The Norwegian Crop Research Institute, Vagones Research Station, N-8010 Bode, Norway
SUMMARY
Genotypic variation for important agronomic characters was assessed between and within 11 local populations of white clover (Trifolium repens L.) using replicated clonal experiments at two locations in Norway. The populations were collected from between 58°52'N and 69°30'N latitude, and from altitudes of 10 to 450 m above sea level. Genotypic variances were highly significant (p<0.001) for winter hardiness, spring growth, morphological characteristics, DMY, general performance and seed yield. Highly significant genotype x location (GxL)-interaction were detected for all characters evaluated at both locations. The genotypic variances exceeded or were in the same order as the environmental variances for most traits and the broad sense heritability (h2bi) estimates varied from 0.43 to 0.66, with leaflet length and internode length having the highest heritabilities. Seed yield exhibited the highest relative amount of genotypic variability, expressed as genotypic coefficient of variation (CVO). There was a tendency towards higher genetic variability within the local populations from the most marginal areas for several of the characters studied. Foliage height, leaflet length, DMY and general performance were all significant and positively intercorrelated. Winter survival was positively correlated with general performance, spring growth and DMY, but negatively associated with internode length. Considerable differences were revealed among populations with regard to sign and magnitude of the estimated correlations.

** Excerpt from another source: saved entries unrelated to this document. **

Setup of run A:
// prince_enc
module prince_enc (
    input  wire         clk,
    input  wire         rst,         
    input  wire         in_valid,
    output wire         in_ready,
    input  wire [63:0]  plaintext,
    input  wire [127:0] key,         
    output reg          out_valid,
    output reg  [63:0]  ciphertext
);
    reg         v1;
    reg [63:0]  pt_r;
    reg [127:0] key_r;
    wire [63:0] ct;
    assign in_ready = 1'b1;
    always @(posedge clk) begin
        if (rst) begin
            v1        <= 1'b0;
            out_valid <= 1'b0;
        end else begin
            v1        <= in_valid;
            out_valid <= v1;
        end
    end
    always @(posedge clk) begin
        if (in_valid) begin
            pt_r  <= plaintext;
            key_r <= key;
        end
        if (v1)
            ciphertext <= ct;
    end
    prince_top u_prince (
        .plaintext  (pt_r),
        .key        (key_r),
        .ciphertext (ct)
    );
endmodule
clock: 17.4 ns
lec_check: 0
cap_margin: 20
core_margin: 2
core_utilization: 66
slew_margin: 20
run.sh (not shown) runs the stock make flow with config.mk's settings and CLKGATE_MAP_FILE=.
As the logs show, run A stopped at clock tree synthesis after a tool error, so it never reached the end of the flow.
Inputs modified between run A and run B:
diff --git a/flow/config.mk b/flow/config.mk
--- a/flow/config.mk
+++ b/flow/config.mk
@@ -9,3 +9,5 @@
 export CORE_MARGIN = 2
-export CORE_UTILIZATION = 66
+export CORE_UTILIZATION = 40
+export CTS_CLUSTER_SIZE = 29
 export SLEW_MARGIN = 20
+export TNS_END_PERCENT = 55
==> flow/constraint.sdc <==
create_clock -name core_clock -period 22.0 [get_ports {clk}]
set_input_delay 4.4000 -clock core_clock [delete_from_list [all_inputs] [get_ports {clk}]]
set_output_delay 4.4000 -clock core_clock [all_outputs]
set_load 0.01 [all_outputs]
## What came out
- Run B: full flow OK, the timing, DRC and antenna checks passed
- Run A -> run B: area inside the core boundary increased by more than half
- On half-perimeter wire length of the detailed placement result, run A loses to run B.
- Compared to run A, run B has cell count after placement 1598 lower.
- Taking run A as the reference, in run B post-synthesis share of cell area spent on xor and xnor gates did not really move; post-place instance area went down; last weighted congestion value of the routability-driven placer went down.
- Going from run A to run B, setup slack at placement moved up; die area moved up; vertical die dimension saw an increase.
[inputs] run C vs run B
diff --git a/flow/config.mk b/flow/config.mk
--- a/flow/config.mk
+++ b/flow/config.mk
@@ -7,7 +7,9 @@
 export LEC_CHECK = 0
-export CAP_MARGIN = 20
+export ABC_AREA = 1
+export CAP_MARGIN = 15
 export CORE_MARGIN = 2
-export CORE_UTILIZATION = 40
-export CTS_CLUSTER_SIZE = 29
+export CORE_UTILIZATION = 72
+export CTS_CLUSTER_SIZE = 10
+export PLACE_DENSITY = 0.6
+export SETUP_SLACK_MARGIN = 1.08
 export SLEW_MARGIN = 20
-export TNS_END_PERCENT = 55
==> flow/constraint.sdc <==
create_clock -name core_clock -period 15.2 [get_ports {clk}]
set_input_delay 3.0400 -clock core_clock [delete_from_list [all_inputs] [get_ports {clk}]]
set_output_delay 3.0400 -clock core_clock [all_outputs]
set_load 0.01 [all_outputs]
### Flow results
- As the logs show, run C stopped at global routing after a tool error, so it never reached the end of the flow.
- Delta (run C minus run B): synthesized-area fraction occupied by adder cells fell by 3.1 points, worst setup timing slack at the placement stage fell by 2.04 ns, starting density of the core rose by 32 points.
- Compared with run B, in run C synthesized netlist cell count +9449; number of enable-type register cells in the synthesized netlist closely matched the old numbers.
- Summary of run C over run B: area of the chip decreased by about 26% relative to the old numbers, simple logic cell fraction of the synthesized area rose by 58 points.
Edits applied to the flow inputs when going from run C to run D:
==> flow/config.mk <==
export PLATFORM = sky130hd
export DESIGN_NAME = prince_enc
export DESIGN_NICKNAME = prince_enc
export VERILOG_FILES = /design/flow/design.v
export SDC_FILE = /design/flow/constraint.sdc
export NUM_CORES = 4
export LEC_CHECK = 0
export CAP_MARGIN = 20
export CORE_MARGIN = 2
export CORE_UTILIZATION = 66
export SLEW_MARGIN = 20
==> flow/constraint.sdc <==
create_clock -name core_clock -period 17.6 [get_ports {clk}]
set_input_delay 3.5200 -clock core_clock [delete_from_list [all_inputs] [get_ports {clk}]]
set_output_delay 3.5200 -clock core_clock [all_outputs]
set_load 0.01 [all_outputs]
No final results exist for run D, since it was stopped by error DPL-0033 during clock tree synthesis. [compare] base=run C new=run D: instance count after placement with tap cells included went down 9003, cell area after placement fell by 16%, post-synthesis xor/xnor area fraction picked up an extra 31 points. Compared with run C, in run D number of distinct standard cells referenced by the synthesized netlist higher; synthesized cell area lower. Run D — number of instances in the synthesized netlist about 60% lower, run C as reference. Between run C and run D, the flow reports die height decreasing by a little under 10%. The number of rows created at floorplan in run C is 1.11 times that in run D. Sort run C and run D by sequential cell area fraction in the yosys report, ascending, and run C comes first.
Here is what was changed in the inputs of run E compared with run D.
diff --git a/flow/config.mk b/flow/config.mk
--- a/flow/config.mk
+++ b/flow/config.mk
@@ -9,3 +9,4 @@
 export CORE_MARGIN = 2
-export CORE_UTILIZATION = 66
+export CORE_UTILIZATION = 40
+export PLACE_DENSITY = 0.6
 export SLEW_MARGIN = 20
==> flow/constraint.sdc <==
create_clock -name core_clock -period 22.0 [get_ports {clk}]
set_input_delay 4.4000 -clock core_clock [delete_from_list [all_inputs] [get_ports {clk}]]
set_output_delay 4.4000 -clock core_clock [all_outputs]
set_load 0.01 [all_outputs]
Findings:
Every stage of the flow completed for run E, and the final layout passed the timing, DRC and antenna checks.
Higher setup slack after placement among run D and run E: run E
Compared with run D, number of placement rows in run E increased by more than a quarter.
Compared run D against run E; xor/xnor share of the synthesized area within noise.
Relative to run D, the core utilization at floorplan of run E is lower by 26 points.
Run E vs run D — half-perimeter wire length after placement dropped 11%.
The combined area of all synthesized cells of run D and that of run E are within noise of each other.

Setup of ember:
Starting RTL as in the previous note.
==> flow/design.v (excerpt) <==
module prince_enc (
    input  wire         clk,
    input  wire         rst,         
    input  wire         in_valid,
    output wire         in_ready,
    input  wire [63:0]  plaintext,
    input  wire [127:0] key,         
    output reg          out_valid,
    output reg  [63:0]  ciphertext
);
export LEC_CHECK = 0
export CAP_MARGIN = 20
export CORE_ASPECT_RATIO = 1.74
export CORE_MARGIN = 2
export CORE_UTILIZATION = 70
export CTS_CLUSTER_DIAMETER = 362
export CTS_CLUSTER_SIZE = 75
export HOLD_SLACK_MARGIN = 0.2
export MIN_ROUTING_LAYER = met1
export PLACE_DENSITY_LB_ADDON = 0.16
export SETUP_SLACK_MARGIN = -1.39
export SLEW_MARGIN = 20
create_clock -name core_clock -period 18.1 [get_ports {clk}]
Status(ember) = ERROR, stage = 5_1_grt
Input changes introduced in sierra (baseline for comparison: ember):
Settings: MAX_ROUTING_LAYER: unset -> met4; CORE_ASPECT_RATIO: 1.74 -> unset; MIN_ROUTING_LAYER: met1 -> unset; HOLD_SLACK_MARGIN: 0.2 -> unset; CORE_UTILIZATION: 70 -> 40; TNS_END_PERCENT: unset -> 55; SETUP_SLACK_MARGIN: -1.39 -> unset; CTS_CLUSTER_SIZE: 75 -> 29; CELL_PAD_IN_SITES_GLOBAL_PLACEMENT: unset -> 2; CTS_CLUSTER_DIAMETER: 362 -> unset; PLACE_DENSITY_LB_ADDON: 0.16 -> unset; the clock period (ns, I/O delays scaled along): 18.1 -> 22.0.
Results
ember and sierra: one clean run, sierra; the rest did not finish clean.
ember did not make it past 5_1_grt, where a tool error ended it.
Per the comparison of sierra with ember, starting density of the core shows a reduction of 30 points, cell count after synthesis shows no meaningful change, synthesized-area fraction occupied by ao, oa, aoi and oai cells shows no meaningful change.
Total die size grows by more than half when moving from ember to sierra.
When sierra is set beside ember, its number of cells upsized or downsized after cts turns out to be 125 smaller.
Relative to sierra, the following input files were edited for amber:
Settings: CTS_CLUSTER_SIZE changed from 29 to 17; CTS_CLUSTER_DIAMETER newly set to 371; SETUP_SLACK_MARGIN newly set to 2.05; CORE_UTILIZATION changed from 40 to 72; MAX_ROUTING_LAYER removed (was met4); CELL_PAD_IN_SITES_GLOBAL_PLACEMENT removed (was 2); TNS_END_PERCENT removed (was 55); ABC_AREA newly set to 1; the clock period (ns, I/O delays scaled along) changed from 22.0 to 9.83.
Results
amber did not make it past 3_5_place_dp, where a tool error ended it. Re flip-flop and latch count after synthesis: no difference whatsoever between amber and sierra. For number of distinct library cell variants in the gate-level netlist after synthesis, dividing the value from amber by the value from sierra gives 0.37. In the metrics for sierra and amber, the one carrying the lower area fraction in full adders, half adders and majority gates is amber. Synthesized cell count ended up 9449 higher on amber than on sierra. amber vs sierra — xor and xnor fraction of the mapped netlist area dropped 31 points. Higher netlist area before placement among sierra and amber: amber. amber vs sierra: row count down by more than 10%.
#### Input delta (raven over amber)
Settings: an added TNS_END_PERCENT of 5; a change of SETUP_SLACK_MARGIN from 2.05 to -1.46; a change of CORE_UTILIZATION from 72 to 57; a deleted CTS_CLUSTER_DIAMETER that had been 371; a deleted CTS_CLUSTER_SIZE that had been 17; a deleted ABC_AREA that had been 1; a change of the clock period (ns, I/O delays scaled along) from 9.83 to 18.0.
--- outcome ---
- raven ran in full, but the layout does not pass; the checks complain about setup timing.
- Comparing raven and amber, the lower placer's final routability congestion estimate is on raven.
- [raven vs amber] register area share after synthesis: higher in raven
- [compare] base=amber new=raven: floorplan core area fell about 5%; average cell area after synthesis rose 82%; compound-gate portion of the synthesized area rose 16 points; adder and majority gate portion of the synthesized area rose 3.1 points.
- Changes observed in raven relative to amber: post-synthesis instance area lower; die size lower.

Path coefficient analysis revealed that foliage height had the highest positive direct effect on DMY.
Keywords: genotypic correlations, heritabilities, local populations, path coefficient analysis, Trifolium repens; L., variance components.
INTRODUCTION
Red clover (Trifolium pratense L.) is the dominating sown perennial legume in Norwegian agriculture, accounting for about 80 percent of the total clover seed sale. In the northern most parts of Norway, and in the highlands of Southern Norway, however, red clover has a limited value due to low tolerance to winter stresses, such as hard frost, ice encasement and waterlogging (Andersen, 1973). Foreign cultivars of white clover (Trifolium repens L.), which are the only ones available on the seed market, have also shown poor adaptation to the extreme climatic conditions prevailing in these areas (Lunnan, 1989). White clover has, however, a wide native distribution in the northern hemisphere (Heltén, 1971; Alm, 1993), and is receiving attention as a potentially valuable legume for marginal areas.

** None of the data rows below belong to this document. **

// sdram_controller
module sdram_controller (
    wr_addr,
    wr_data,
    wr_enable,
    rd_addr,
    rd_data,
    rd_ready,
    rd_enable,
    busy, rst_n, clk,
    addr, bank_addr, data_in, data_out, data_oe, clock_enable, cs_n, ras_n, cas_n, we_n,
    data_mask_low, data_mask_high
);
make LEC_CHECK=0 ABC_AREA=1 CAP_MARGIN=20 CORE_MARGIN=2 CORE_UTILIZATION=66 CTS_CLUSTER_DIAMETER=176 CTS_CLUSTER_SIZE=96 PLACE_DENSITY=0.6 SETUP_SLACK_MARGIN=-0.12 SLEW_MARGIN=20 finish   # period 2.27 ns
run.sh (not shown) runs the stock make flow with config.mk's settings and CLKGATE_MAP_FILE=.
The starting point aborted during global placement (3_3_place_gp).
Next try:
- CORE_UTILIZATION: 66 -> 57
- CTS_CLUSTER_DIAMETER: 176 -> 371
- CTS_CLUSTER_SIZE: 96 -> 99
- SETUP_SLACK_MARGIN: -0.12 -> unset
- clock period: 2.27 -> 2.32 ns (I/O delays scaled with it)
Result: With this change the flow produced a clean layout. Synthesized area is unchanged. Die area is higher by about a fifth. Synthesized cell count stays the same.
Next try:
- CORE_UTILIZATION: 57 -> 63
- CTS_CLUSTER_DIAMETER: 371 -> 391
- CTS_CLUSTER_SIZE: 99 -> 96
- SETUP_SLACK_MARGIN: unset -> -0.08
- clock period: 2.32 -> 2.27 ns (I/O delays scaled with it)
- Now the flow completed, yet does not pass: negative setup slack
- global-route usage rises by 12 points
- clock power hardly moves
- die area falls by 9.1%
- first-iteration DRC count rises to 3.8 times its value
- power rises by 3.7%
- core utilization rises by 11 points
- worst setup slack loses 460 ps
- non-clock buffer count rises by 7
Next try:
- ABC_AREA: 1 -> unset
- CORE_UTILIZATION: 63 -> 72
- CTS_CLUSTER_DIAMETER: 391 -> 373
- PLACE_DENSITY: 0.6 -> 0.38
- SETUP_SLACK_MARGIN: -0.08 -> unset
- clock period: 2.27 -> 6.21 ns (I/O delays scaled with it)
Effect: With this change the flow failed in global placement (3_3_place_gp) on GPL-0301. Synthesized area climbs slightly. Die area drops by roughly a tenth. Synthesized cell count drops by about a fifth.
Next try:
- CTS_CLUSTER_DIAMETER: 373 -> unset
- CTS_CLUSTER_SIZE: 96 -> 29
- PLACE_DENSITY: 0.38 -> unset
- PLACE_DENSITY_LB_ADDON: unset -> 0.27
- clock period: 6.21 -> 3.16 ns (I/O delays scaled with it)
Effect:
- The new run failed in global placement (3_3_place_gp)
- die size stays the same
- synthesized area is unchanged
- synthesized cell count stays the same
Next try:
- CORE_UTILIZATION: 72 -> 40
- CTS_CLUSTER_SIZE: 29 -> unset
- PLACE_DENSITY: unset -> 0.6
- PLACE_DENSITY_LB_ADDON: 0.27 -> unset
- clock period: 3.16 -> 7.5 ns (I/O delays scaled with it)
What happened: The changed run finished clean. Synthesized area does not change. Synthesized cell count is unchanged. Die area increases by well over a third.

---

sdram_controller again, from the RTL that the note above started with.
Settings: LEC_CHECK=0, CAP_MARGIN=15, CELL_PAD_IN_SITES_DETAIL_PLACEMENT=1, CORE_ASPECT_RATIO=1.56, CORE_MARGIN=5, CORE_UTILIZATION=40, CTS_CLUSTER_DIAMETER=155, CTS_CLUSTER_SIZE=37, GPL_ROUTABILITY_DRIVEN=0, GPL_TIMING_DRIVEN=0, MAX_ROUTING_LAYER=met4, MIN_ROUTING_LAYER=met2, SLEW_MARGIN=35, TNS_END_PERCENT=5; clock period 3.43 ns.
The starting point finished clean.
Change:
==> flow/config.mk (replaced) <==
export PLATFORM = sky130hd
export DESIGN_NAME = sdram_controller
export DESIGN_NICKNAME = sdram_controller
export VERILOG_FILES = /design/flow/design.v
export SDC_FILE = /design/flow/constraint.sdc
export NUM_CORES = 4
export LEC_CHECK = 0
export CAP_MARGIN = 20
export CORE_ASPECT_RATIO = 0.5
export CORE_MARGIN = 2
export CORE_UTILIZATION = 40
export CTS_CLUSTER_DIAMETER = 348
export CTS_CLUSTER_SIZE = 10
export PLACE_DENSITY = 0.6
export SLEW_MARGIN = 20
==> flow/constraint.sdc (replaced) <==
create_clock -name core_clock -period 7.5 [get_ports {clk}]
set_input_delay 1.5000 -clock core_clock [delete_from_list [all_inputs] [get_ports {clk}]]
set_output_delay 1.5000 -clock core_clock [all_outputs]
set_load 0.01 [all_outputs]
The changed run completed with no timing, DRC or antenna violations.
Via count decreases by 34%.
Global-route usage decreases by 16 points.
Register-to-register slack improves by 4000 ps.
Total power decreases by 55%.
Clock skew decreases by 6.4 ps.
Synthesized area is unchanged.
Critical path depth decreases by 4.
Worst setup slack improves by 3300 ps.
Hold slack degrades by 4.9 ps.
Final area decreases by 1.8%.
Clock power decreases by 54%.
Change:
--- a/flow/config.mk
+++ b/flow/config.mk
@@ -9 +9 @@
-export CORE_ASPECT_RATIO = 0.5
+export CORE_ASPECT_RATIO = 0.51
@@ -11,3 +11 @@
-export CORE_UTILIZATION = 40
-export CTS_CLUSTER_DIAMETER = 348
-export CTS_CLUSTER_SIZE = 10
+export CORE_UTILIZATION = 61
@@ -14,0 +13 @@
+export SETUP_SLACK_MARGIN = 2.22
The new run ran to the end with no violations. Sequential power hardly moves. Total power is higher by 6.8%. Utilization is higher by 31 points. Cell count is lower by 6.2%. Hold slack improves by 8.2 ps. Setup slack degrades by 630 ps. Routed wire length is higher by 18%. Global-route usage is higher by 15 points. Final area hardly moves.
Change:
--- a/flow/config.mk
+++ b/flow/config.mk
@@ -9 +8,0 @@
-export CORE_ASPECT_RATIO = 0.51
@@ -12,2 +11,2 @@
-export PLACE_DENSITY = 0.6
-export SETUP_SLACK_MARGIN = 2.22
+export CTS_CLUSTER_DIAMETER = 103
+export CTS_CLUSTER_SIZE = 35
==> flow/constraint.sdc (replaced) <==
create_clock -name core_clock -period 2.7 [get_ports {clk}]
set_input_delay 0.5400 -clock core_clock [delete_from_list [all_inputs] [get_ports {clk}]]
set_output_delay 0.5400 -clock core_clock [all_outputs]
set_load 0.01 [all_outputs]
Outcome:
- The changed run finished clean
- final area barely changes
- global-route usage drops by 5.7 points
- sequential share of layout area climbs by 0.11 points
- synthesized cell count is unchanged
- clock power went up by 81%
- register-to-register slack got worse by 4300 ps
- first-iteration DRC count went down by 27%
- final cell count hardly moves
- total power went up by 130%
- clock-buffer cell count does not change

An extensive collection of indigenous populations of white clover has been carried out in different geographic regions of Norway. These local populations provide the basic gene pool of the national white clover breeding programme initiated in 1988 (Rapp, 1996). The present work is a part of this breeding programme, and was undertaken in order to characterize a sample of local white clover populations by means of estimating basic genetic parameters.
MATERIALS AND METHODS
Eleven local populations, originating between 58°52'N and 69°30'N latitude, and from altitudes of 10 to 450 m above sea level, were evaluated for two years at two locations in Norway; Holt Research Centre, Tromso, and Loken Research Station, Valdres. In addition the Danish medium-leaved cv. Milkanova was included as a standard market cultivar. Tromso (69°30'N, 10 m above sea level) represents a northern coastal climate, while Loken (61°07'N, 525 m above sea level) represents an inland location in the southern part of Norway with a continental climate.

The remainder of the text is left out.